Yes, it has to do with the C implementation. Specifically, the
datetime.datetime class, when written in C, implements day as a “getset
descriptor”:

type(datetime.datetime.day)
# returns <class 'getset_descriptor'>

Presumably, the C implementation has some equivalent to a private field
where the day is stored, but unlike pure Python classes, C classes can
hide such private attributes from Python code.

To be more precise, C fields are always hidden from Python unless the
class explicitly makes them visible.

2 Likes

Thanks, @TeamSpen210! I glazed over that section of code. :slight_smile: It’s good to know the _datetime module is the C implementation. I had been wondering how to know when something is implemented in C vs. python.

And thank you, @steven.daprano, for the deeper explanation. That makes so much sense.

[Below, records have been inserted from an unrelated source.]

==> ./design.v <==
module lfsr (
    input sw,
    output reg [7:0] ledr = 8'b00000001,
    output [7:0] seg0,
    output [7:0] seg1);
reg shift;   
always @ (posedge sw) begin
    shift = ledr[4] ^ ledr[3] ^ ledr[2] ^ ledr[0];
    ledr <= {shift,ledr[7:1]};
end    
segs seg(ledr, seg0, seg1);
endmodule
module segs (
    input reg [7:0] ledr,
    output [7:0] seg0,
    output [7:0] seg1);
always @ (ledr[3:0]) begin
	case(ledr[3:0])
		4'b0000: seg0 = 8'b00000010;
		4'b0001: seg0 = 8'b10011111;
		4'b0010: seg0 = 8'b00100101;
		4'b0011: seg0 = 8'b00001101;
		4'b0100: seg0 = 8'b10011001;
		4'b0101: seg0 = 8'b01001001;
		4'b0110: seg0 = 8'b01000001;
		4'b0111: seg0 = 8'b00011111;
		4'b1000: seg0 = 8'b00000001;
		4'b1001: seg0 = 8'b00011001;
		4'b1010: seg0 = 8'b00010001;
		4'b1011: seg0 = 8'b11000001;
		4'b1100: seg0 = 8'b01100011;
		4'b1101: seg0 = 8'b10000101;
		4'b1110: seg0 = 8'b01100001;
		4'b1111: seg0 = 8'b01110001;
		default seg0 = 8'b00000010;
	endcase
end
always @ (ledr[7:4]) begin
	case(ledr[7:4])
		4'b0000: seg1 = 8'b00000010;
		4'b0001: seg1 = 8'b10011111;
		4'b0010: seg1 = 8'b00100101;
		4'b0011: seg1 = 8'b00001101;
		4'b0100: seg1 = 8'b10011001;
		4'b0101: seg1 = 8'b01001001;
		4'b0110: seg1 = 8'b01000001;
		4'b0111: seg1 = 8'b00011111;
		4'b1000: seg1 = 8'b00000001;
		4'b1001: seg1 = 8'b00011001;
		4'b1010: seg1 = 8'b00010001;
		4'b1011: seg1 = 8'b11000001;
		4'b1100: seg1 = 8'b01100011;
		4'b1101: seg1 = 8'b10000101;
		4'b1110: seg1 = 8'b01100001;
		4'b1111: seg1 = 8'b01110001;
		default seg1 = 8'b00000010;
	endcase
end
endmodule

Thank you both for your quick replies!

The usual convention is indeed to have a blah module with a _blah extension module, but it’s not required. A better way to check is to import that module, then look at its repr() - it’ll say the filename is (built-in) for a few core modules like sys and math compiled directly into the interpreter, have file extensions of .so or .pyd for other extension modules in seperate files, or .py or .pyc for regular Python code.

math is not compiled directly in the interpreter (but sys is).

>>> import math
>>> math
<module 'math' from 
'/usr/local/lib/python3.10/lib-dynload/math.cpython-310-x86_64-linux-gnu.so'>

Another way to check is to look at the module’s __file__ attribute, if
it exists. It will tell you where the module is. If the attribute
doesn’t exist, it probably means it is built-in.

In the case of datetime, this doesn’t help, because the datetime
module is a .py file, it is only the content (at least, some of the
content) which is replaced by objects from a C library.

>>> import datetime
>>> datetime
<module 'datetime' from '/usr/local/lib/python3.10/datetime.py'>

In a case like this, I think that the only reliable way to tell that the
datetime.datetime class has been replaced is to read the source code.

Thanks for those hints! I’m sure they’ll be beneficial for me in the coming months.